EDITORIA | America Oggi: quattro giornalisti senza stipendio né assicurazione sanitaria

“I giornalisti speravano che la società potesse saldare tutti gli stipendi arretrati, ma i redattori sono riusciti a ottenere soltanto il pagamento degli stipendi risalenti a novembre e dicembre 2019”

“I quattro giornalisti professionisti italiani del quotidiano newyorkese America Oggi, che due mesi fa erano stati costretti a interrompere le loro prestazioni lavorative per la mancata retribuzione di sette mesi di stipendi arretrati, restano ancora senza lavoro, senza stipendi e ora anche senza assicurazione sanitaria”. E’ quanto si legge in una nota inviata a ItaliaChiamaItalia.it dalla redazione di America Oggi, quotidiano italiano negli States.

“Mercoledì 30 settembre, infatti, la società editrice di America Oggi, il Gruppo Editoriale Oggi, ha comunicato senza preavviso ai quattro dipendenti l’immediata cessazione della copertura sanitaria, aggravando così la grave situazione in cui si trovano i giornalisti nel mezzo della crisi causata dall’emergenza Covid-19.
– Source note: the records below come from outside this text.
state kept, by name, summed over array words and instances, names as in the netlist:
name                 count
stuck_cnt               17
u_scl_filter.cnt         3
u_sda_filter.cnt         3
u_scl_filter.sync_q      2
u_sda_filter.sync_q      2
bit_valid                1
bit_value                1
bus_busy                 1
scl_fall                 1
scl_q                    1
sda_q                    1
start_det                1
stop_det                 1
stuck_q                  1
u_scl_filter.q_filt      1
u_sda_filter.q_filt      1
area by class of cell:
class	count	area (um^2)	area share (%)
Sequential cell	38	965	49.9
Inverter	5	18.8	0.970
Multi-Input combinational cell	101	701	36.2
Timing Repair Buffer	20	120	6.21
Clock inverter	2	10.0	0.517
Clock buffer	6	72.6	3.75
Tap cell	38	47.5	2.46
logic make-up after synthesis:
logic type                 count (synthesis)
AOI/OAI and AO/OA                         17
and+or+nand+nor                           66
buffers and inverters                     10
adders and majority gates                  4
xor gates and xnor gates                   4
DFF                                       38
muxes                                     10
**config.mk**
```make
export PLATFORM = sky130hd
export DESIGN_NAME = onehot_rr_arbiter
export DESIGN_NICKNAME = d
export VERILOG_FILES = /design/src/rtl/onehot_rr_arbiter.sv
export SDC_FILE = /design/constraint.sdc
export NUM_CORES = 1
export LEC_CHECK = 0
export CAP_MARGIN = 40
export CORE_ASPECT_RATIO = 2
export CORE_MARGIN = 1.5
export CORE_UTILIZATION = 50
export DETAILED_ROUTE_END_ITERATION = 12
export PLACE_DENSITY = 0.7
export SLEW_MARGIN = 0
export SYNTH_ARGS = -nofsm -noshare
export SYNTH_HDL_FRONTEND = slang
export SYNTH_SLANG_ARGS = --single-unit
```
**constraint.sdc**
```tcl
create_clock -name clk_i -period 5.2 [get_ports clk_i]
set_input_delay 0.78 -clock clk_i [delete_from_list [all_inputs] [get_ports clk_i]]
set_output_delay 0.78 -clock clk_i [all_outputs]
set_load 0.05 [all_outputs]
```
### src/rtl/fxp_mult_pipe_if.sv
// Valid/ready stream bundle for the fixed-point multiplier: input sample channel plus result channel.
interface fxp_mult_pipe_if #(
  parameter int DATA_W = 13,
  parameter int COEF_W = 12
);
  logic                     in_valid;
  logic                     in_ready;
  logic signed [DATA_W-1:0] in_a;
  logic signed [COEF_W-1:0] in_b;
  logic                     out_valid;
  logic                     out_ready;
  logic signed [DATA_W-1:0] out_z;
  logic                     out_ovf;

  // Producer of samples / consumer of results
  modport master (
    output in_valid, in_a, in_b, out_ready,
    input  in_ready, out_valid, out_z, out_ovf
  );

  // The multiplier pipeline itself
  modport slave (
    input  in_valid, in_a, in_b, out_ready,
    output in_ready, out_valid, out_z, out_ovf
  );
endinterface

### src/rtl/fxp_mult_pipe.sv
// Three-stage signed fixed-point multiplier: operand register, full product, then
// round/shift with wrap or saturate; a single global advance stalls all stages together.
module fxp_mult_pipe #(
  parameter int DATA_W    = 13,
  parameter int COEF_W    = 12,
  parameter int COEF_FRAC = 10,
  parameter int ROUND     = 0,
  parameter int SAT       = 0
) (
  input  logic           clk,
  input  logic           rst,
  fxp_mult_pipe_if.slave bus,
  input  logic           clr_sticky,
  output logic           ovf_sticky
);

  localparam int unsigned PW = DATA_W + COEF_W;
  localparam int unsigned RW = PW + 1;
  localparam int unsigned HW = RW - DATA_W + 1;
  localparam logic [RW-1:0] RND_ADD = (ROUND != 0) ? (RW'(1) << (COEF_FRAC - 1)) : '0;
  localparam logic [DATA_W-1:0] Z_MAX = {1'b0, {(DATA_W-1){1'b1}}};
  localparam logic [DATA_W-1:0] Z_MIN = {1'b1, {(DATA_W-1){1'b0}}};

  if (COEF_FRAC < 1 || COEF_FRAC > COEF_W - 1) begin : g_bad_frac
    $error("fxp_mult_pipe: COEF_FRAC out of range 1..COEF_W-1");
  end

  logic                     adv_c;
  logic                     v1_q, v2_q, v3_q;
  logic signed [DATA_W-1:0] a_q;
  logic signed [COEF_W-1:0] b_q;
  logic signed [PW-1:0]     p_c, p_q;
  logic signed [RW-1:0]     sum_c, r_c;
  logic        [HW-1:0]     hi_c;
  logic                     ovf_c;
  logic        [DATA_W-1:0] z_c, z_q;
  logic                     ovf_q;
  logic                     sticky_q;

  // The whole pipe moves unless a held result is waiting on the consumer
  assign adv_c         = bus.out_ready || !v3_q;
  assign bus.in_ready  = adv_c;
  assign bus.out_valid = v3_q;
  assign bus.out_z     = z_q;
  assign bus.out_ovf   = ovf_q;
  assign ovf_sticky    = sticky_q;

  // Full-precision signed product
  always_comb begin
    p_c = $signed({{COEF_W{a_q[DATA_W-1]}}, a_q}) * $signed({{DATA_W{b_q[COEF_W-1]}}, b_q});
  end

  // One extra bit ahead of the rounding add keeps it from overflowing
  always_comb begin
    sum_c = $signed({p_q[PW-1], p_q}) + $signed(RND_ADD);
    r_c   = sum_c >>> COEF_FRAC;
    hi_c  = r_c[RW-1:DATA_W-1];
    ovf_c = !((&hi_c) || !(|hi_c));
    z_c   = r_c[DATA_W-1:0];
    if ((SAT != 0) && ovf_c) begin
      z_c = r_c[RW-1] ? Z_MIN : Z_MAX;
    end
  end

  always_ff @(posedge clk) begin
    if (rst) begin
      v1_q     <= 1'b0;
      v2_q     <= 1'b0;
      v3_q     <= 1'b0;
      a_q      <= '0;
      b_q      <= '0;
      p_q      <= '0;
      z_q      <= '0;
      ovf_q    <= 1'b0;
      sticky_q <= 1'b0;
    end else begin
      if (adv_c) begin
        v1_q  <= bus.in_valid;
        a_q   <= bus.in_a;
        b_q   <= bus.in_b;
        v2_q  <= v1_q;
        p_q   <= p_c;
        v3_q  <= v2_q;
        z_q   <= z_c;
        ovf_q <= ovf_c;
      end
      // A transferred overflow beats a simultaneous clear
      if (v3_q && bus.out_ready && ovf_q) begin
        sticky_q <= 1'b1;
      end else if (clr_sticky) begin
        sticky_q <= 1'b0;
      end
    end
  end

endmodule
In questi due mesi di agitazione, i giornalisti speravano che la società potesse saldare tutti gli stipendi arretrati, ma i redattori sono riusciti a ottenere soltanto il pagamento degli stipendi risalenti a novembre e dicembre 2019. Restano infatti da saldare le spettanze di gennaio 2020, febbraio 2020, marzo 2020 e aprile 2020 oltre a tutte le ferie arretrate.

La vicenda svilisce inoltre il lavoro di giornalisti italiani professionisti residenti all’estero che, soprattutto negli ultimi anni, hanno compiuto notevoli sforzi per garantire la pubblicazione del giornale nonostante i sistematici ritardi nel pagamento degli stipendi.

Intanto, nonostante la grave inadempienza, i proprietari del Gruppo Editoriale Oggi continuano a pubblicare e vendere America Oggi, seppure con foliazione ridotta a 16 pagine”.

“America Oggi – conclude la nota – usufruisce dei contributi del Governo italiano diretti alle imprese editrici ai sensi del decreto legislativo 15 maggio 2017, n. 70. Quest’anno al giornale è stato assegnato un contributo di 746.907 euro”.